__Data provided__:
### src/rtl/ise_pkg.sv
// ----------------------------------------------------------------------------
// ise_pkg: shared types and constants of the insertion sort engine
// Holds the data width, the default capacity and the cell control struct.
// ----------------------------------------------------------------------------
package ise_pkg;

  localparam int unsigned DataW       = 32;
  localparam int unsigned DefCapacity = 64;

  // Control broadcast to every cell of the chain
  typedef struct packed {
    logic ins_en;    // insert the broadcast value this cycle
    logic drain_en;  // shift the whole chain one cell toward the head
  } cell_ctrl_t;

endpackage

### src/rtl/ise_cell.sv
// ----------------------------------------------------------------------------
// ise_cell: one slot of the sorted chain
// Holds one value and its valid bit; takes the new value, the left
// neighbor's value on insert, or the right neighbor's value on drain.
// ----------------------------------------------------------------------------
module ise_cell
  import ise_pkg::*;
(
  input  logic                    clk_i,
  input  logic                    rst_ni,
  input  cell_ctrl_t              ctrl_i,
  input  logic signed [DataW-1:0] new_val_i,
  input  logic signed [DataW-1:0] left_val_i,
  input  logic                    left_valid_i,
  input  logic                    left_gt_i,
  input  logic signed [DataW-1:0] right_val_i,
  input  logic                    right_valid_i,
  output logic signed [DataW-1:0] val_o,
  output logic                    valid_o,
  output logic                    gt_o
);

  logic signed [DataW-1:0] val_q;
  logic                    valid_q;
  logic                    take_new;

  // Stored value sorts after the new one; equal values stay ahead
  assign gt_o     = valid_q && (val_q > new_val_i);
  // Every cell that is greater, or the first empty one; a greater left neighbor takes precedence
  assign take_new = gt_o || (!valid_q && left_valid_i);

  // Valid bit: fill on insert, follow the right neighbor on drain
  always_ff @(posedge clk_i or negedge rst_ni) begin
    if (!rst_ni) begin
      valid_q <= 1'b0;
    end else if (ctrl_i.drain_en) begin
      valid_q <= right_valid_i;
    end else if (ctrl_i.ins_en && (left_gt_i || take_new)) begin
      valid_q <= 1'b1;
    end
  end

  // Value: follow the right neighbor on drain; on insert shift right past the insert point, or take the new value
  always_ff @(posedge clk_i) begin
    if (ctrl_i.drain_en) begin
      val_q <= right_val_i;
    end else if (ctrl_i.ins_en) begin
      if (left_gt_i) begin
        val_q <= left_val_i;
      end else if (take_new) begin
        val_q <= new_val_i;
      end
    end
  end

  assign val_o   = val_q;
  assign valid_o = valid_q;

endmodule
### config.mk
export PLATFORM = sky130hd
export DESIGN_NAME = ise_cell
export DESIGN_NICKNAME = d
export VERILOG_FILES = /design/src/rtl/ise_pkg.sv /design/src/rtl/ise_cell.sv
export SDC_FILE = /design/constraint.sdc
export NUM_CORES = 1
export LEC_CHECK = 0
export BUFFER_PORTS_ARGS = -buffer_cell sky130_fd_sc_hd__buf_4
export CORE_MARGIN = 1
export CORE_UTILIZATION = 49
export DETAILED_ROUTE_END_ITERATION = 7
export PLACE_DENSITY = 0.9
export SLEW_MARGIN = 20
export SYNTH_ARGS = -nofsm -noshare
export SYNTH_HDL_FRONTEND = slang
export SYNTH_SLANG_ARGS = --single-unit
### constraint.sdc
create_clock -name clk_i -period 5.37 [get_ports clk_i]
set_input_delay 1.074 -clock clk_i [delete_from_list [all_inputs] [get_ports clk_i]]
set_output_delay 1.074 -clock clk_i [all_outputs]
set_load 0.02 [all_outputs]
== After elaboration in Yosys (flattened, before gate mapping) ==
Index checks and enable logic that the tools add are counted.
Operators by class
  bitwise operators: 0
  div/mod/pow operators: 0
  equal/unequal tests: 0
  $add $sub $neg: 0
  mux-type cells: 6
  multipliers: 0
  reduce and logical (&&, ||, !) cells: 10
  magnitude comparators: 1
  shift operators: 0
Operators by type and width (count)
  2-to-1 mux 32 bit: 4
  greater-than comparator 32 bit: 1
  nonzero test 2 bit: 2
  logical AND 1 bit: 3
  nonzero test 3 bit: 1
  logical OR 1 bit: 2
  2-to-1 mux 1 bit: 2
  AND reduction 2 bit: 1
  zero test 1 bit: 1
Word-level totals
  memories: 0
  ROM bits: 0
  input port bits: 103
  logic and storage cells: 19
  latch bits: 0
  RAM bits: 0
  bits in registers: 33
  output and inout bits: 34

== Logic depth before layout (Yosys ltp) ==
  word-level depth: 7
  gate-level depth with buffers: 9
  gate-level depth less buffers: 9

== Worst setup path after synthesis ==
OpenSTA, ideal clock, no wires.
  path type: input port to flip-flop
  start point: in new_val_i[1]
  end point: reg val_q[0] (netlist: val_o[0]) (enable)
  cell stages on the path: 9
  data required time: 4.946 ns
  path buffers: 0
  setup slack: 1.172 ns
  library setup time: 0.424 ns
  arrival time: 3.773 ns
  cells stage by stage: inv_1 > ha_1 > nor2b_1 > o211ai_1 > a2111o_1 > a21oi_1 > nor3_2 > xnor2_1 > o31ai_2
Between the ends
  longest elaborated chain between the ends: 5
RTL lines
  start: declaration: RTL line ise_cell.sv:12  | input logic signed [DataW-1:0] new_val_i,
  greater-than comparator 32 bit: RTL line ise_cell.sv:28  | assign gt_o = valid_q && (val_q > new_val_i);
  logical AND 1 bit: RTL line ise_cell.sv:28
  logical OR 1 bit: RTL line ise_cell.sv:30  | assign take_new = gt_o || (!valid_q && left_valid_i);
  nonzero test 3 bit (no source line)
  AND reduction 2 bit (no source line)
  end signal: assignment: RTL line ise_cell.sv:46  | val_q <= right_val_i;
  end signal: assignment: RTL line ise_cell.sv:49  | val_q <= left_val_i;
  end signal: assignment: RTL line ise_cell.sv:51  | val_q <= new_val_i;
  end: declaration: RTL line ise_cell.sv:23  | logic signed [DataW-1:0] val_q;
No other way between the ends.
A chain may end at the register's enable or synchronous reset.

== Final worst setup path ==
  start point: in new_val_i[23]
  end point: out gt_o
Between the ends
  longest elaborated chain between the ends: 2
RTL lines
  greater-than comparator 32 bit: RTL line ise_cell.sv:28
  logical AND 1 bit: RTL line ise_cell.sv:28
  end: declaration: RTL line ise_cell.sv:20  | output logic gt_o
No other way between the ends.

==> out/qor.txt <==
outcome: finished, final reports clean
largest net degree at the start of global routing: 68
RSZ-0062 raised after global routing: no
PostCTS Resize Cnt: 0
data arrival time of the critical path: 2.92 ns
total die area: 0.00539 sq mm
drt initial violations: 123
Final Instance Area: 0.00366 sq mm
TritonRoute pass-1 iters: 4
wire length of the first global-routing pass: 10800 um
register clock-pin slew on the reported worst setup and hold paths: 0.07 ns
post-layout total power: 0.825 mW
CTS Root Cell: clkbuf_8
distinct cell type count of the synthesized netlist: 26
minimum hold slack: 0.544 ns
Clock H-tree levels: 2
Final WS setup: 1.38 ns
syn avg cell area: 9.40 sq um
number of warnings reported in the yosys synthesis log: 0
Post-Synthesis Cell Area: 0.00250 sq mm
number of nets in the finished design: 534
share of synthesized area occupied by flip-flops and latches: 0.394
initial standard-cell utilization of the core: 0.519
Sum Neg Setup Slack: 0 ns
clock tree from TritonCTS: built
worst vdd rail ir drop: 198 uV
total placed cells including tap cells: 459
DRC viols: 0
fill cell instance count of the final layout: 388
Max Fclk: 250 MHz
Slew Limit Fails: 0
remaining global-route overflow: 0
Horiz. Die Dim: 73.4 um
hold violation count in the final report: 0
portion of the clock cycle consumed by the worst path in the final layout: 0.744
library cell occupying the most area in the post-synthesis netlist: edfxtp_1
max-cap check violation count: 0
Critical Path End Type: primary output
half-perimeter wire length after placement: 5360 um
row count: 25
total of hold buffers inserted after clock tree synthesis: 0
worst r2r src: val_o[23]
Cells after Synth: 266
number of buffers added by the clock tree synthesis step: 5
Non-Filler Instances: 467
Worst setup SP type: input port
minimum clock period: 3.99 ns
remaining antenna violation count after routing: 0
type of the tightest min-delay check: input port to asynchronous set/reset pin
total nets after synthesis: 401
Worst R2R Path Depth: 9
gr usage total: 0.262
Fin Clk Skew: 0.00802 ns
Core Region: 0.00482 sq mm
ratio of routed vias to standard cells: 5.21
total number of vias: 2431
fraction of synthesized cell area taken by the top area cell type: 0.384
Area contributors post-synth: edfxtp_1, ha_1, mux2i_1
max-slew headroom at the worst pin: 0.538
via count of the first global-routing pass: 2465
Routability Congestion: 0.850
Post-CTS Setup Bufs: 0
initial antenna violation count: 0
DRT Wirelength: 6710 um
WL/cell: 14.4 um
count of clock tree sinks: 33
Antenna Diode Count: 0
Critical Path RT: 4.30 ns
total power divided by cell area: 225 mW/mm^2
launching element of the worst setup path: new_val_i[23]
Worst Path Max Fanout: 3
top-level I/O count: 137
type of the worst setup path: input port to primary output
static leakage: 1.88 nW
fraction of layout cells with a size suffix above 1: 0.365
transition time at the pin with the least slew margin: 0.693 ns
cell area reported after detailed placement: 0.00358 sq mm
final standard cell utilization of the core: 0.759
post-placement setup slack: 1.37 ns
buffer levels on the longest clock path: 2
Setup-failing EPs final: 0
flops & latches, synth: 33
clock latency on the worst-skew pair: 0.29 ns
Reg2Reg Setup Slack: 2.27 ns
IO buf count: 136
area grow syn2layout: 46.3%
die height: 73.4 um
kinds of logic (layout without fill, tap and decap cells):
family,after synthesis,after routing,synth area share
and+or+nand+nor,61,61,0.107
buffers and inverters,46,180,0.0705
AOI/OAI and AO/OA,61,61,0.137
muxes,32,32,0.128
xor gates and xnor gates,1,1,0.00350
adders and majority gates,32,32,0.160
DFF,33,33,0.394
where the power goes:
group / switching, mW / internal (mW) / total, mW
Combinational: 0.157 / 0.146 / 0.303
Sequential: 0.0182 / 0.323 / 0.341
Clock: 0.0933 / 0.0872 / 0.181
Total: 0.268 / 0.557 / 0.825
cell usage in the layout (no fill, tap or decap), types with 5 or more instances in the layout:
cell / Yosys / layout
inv_1: 35 / 35
o21ai_0: 36 / 36
clkbuf_8: 0 / 5
nand4_1: 7 / 7
a21oi_1: 14 / 14
ha_1: 32 / 32
edfxtp_1: 32 / 32
nand2_1: 42 / 42
buf_4: 0 / 137
mux2i_1: 32 / 32
Yosys cell counts:
| library cell | count |
|---|---|
| nand2_1 | 42 |
| o21ai_0 | 36 |
| inv_1 | 35 |
| edfxtp_1 | 32 |
| ha_1 | 32 |
| mux2i_1 | 32 |
| a21oi_1 | 14 |
| clkbuf_1 | 8 |
| nand4_1 | 7 |
| buf_2 | 3 |
| nand3_1 | 3 |
| nor2_1 | 3 |
| nor3_1 | 3 |
| a21o_1 | 2 |
| a221oi_1 | 2 |
| o211ai_1 | 2 |
| a2111o_1 | 1 |
| a211oi_1 | 1 |
| a21oi_2 | 1 |
| dfrtp_1 | 1 |
| nor2b_1 | 1 |
| nor3_2 | 1 |
| o21ai_1 | 1 |
| o31ai_2 | 1 |
| or4_1 | 1 |
| xnor2_1 | 1 |
registers in the layout, summed over array words and instances (netlist names):
signal	flops
val_o	32
valid_o	1
metal layers:
layer | GRT usage | wire [um]
met3 | 0.0521 | 384
met1 | 0.291 | 2610
met4 | 0.0876 | 163
met5 | 0 | 0
met2 | 0.494 | 3550
layout make-up:
class                           count  area [sq um]  area share
Tap cell                           67          83.8      0.0229
Inverter                           35           131      0.0359
Multi-Input combinational cell    187          1350       0.368
Clock buffer                        5          68.8      0.0188
Timing Repair Buffer              137          1030       0.281
Clock inverter                      3          12.5     0.00342
Sequential cell                    33           986       0.269
critical path, cell delays in order:
cell and delay [ns]:
buf_4 0.09, inv_1 0.04, ha_1 0.31, nand4_1 0.15, nor3_1 0.29, nand2_1 0.13, nor3_1 0.23, nor3_2 0.06
xnor2_1 0.29, nor2_1 0.07, buf_4 0.17
worst paths after layout:
path | end
setup / recovery | gt_o
hold / removal | valid_o
setup reg to reg | val_o[14]
hold reg to reg | valid_o
max in group asynchronous | valid_o
min in group clk_i | valid_o
Note: power is estimated with default switching activity, not from simulation.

__Work task__:
Whenever the string "time" shows up in a line above, copy that line.

__Task solution__:
  data required time: 4.946 ns
  library setup time: 0.424 ns
  arrival time: 3.773 ns
data arrival time of the critical path: 2.92 ns
transition time at the pin with the least slew margin: 0.693 ns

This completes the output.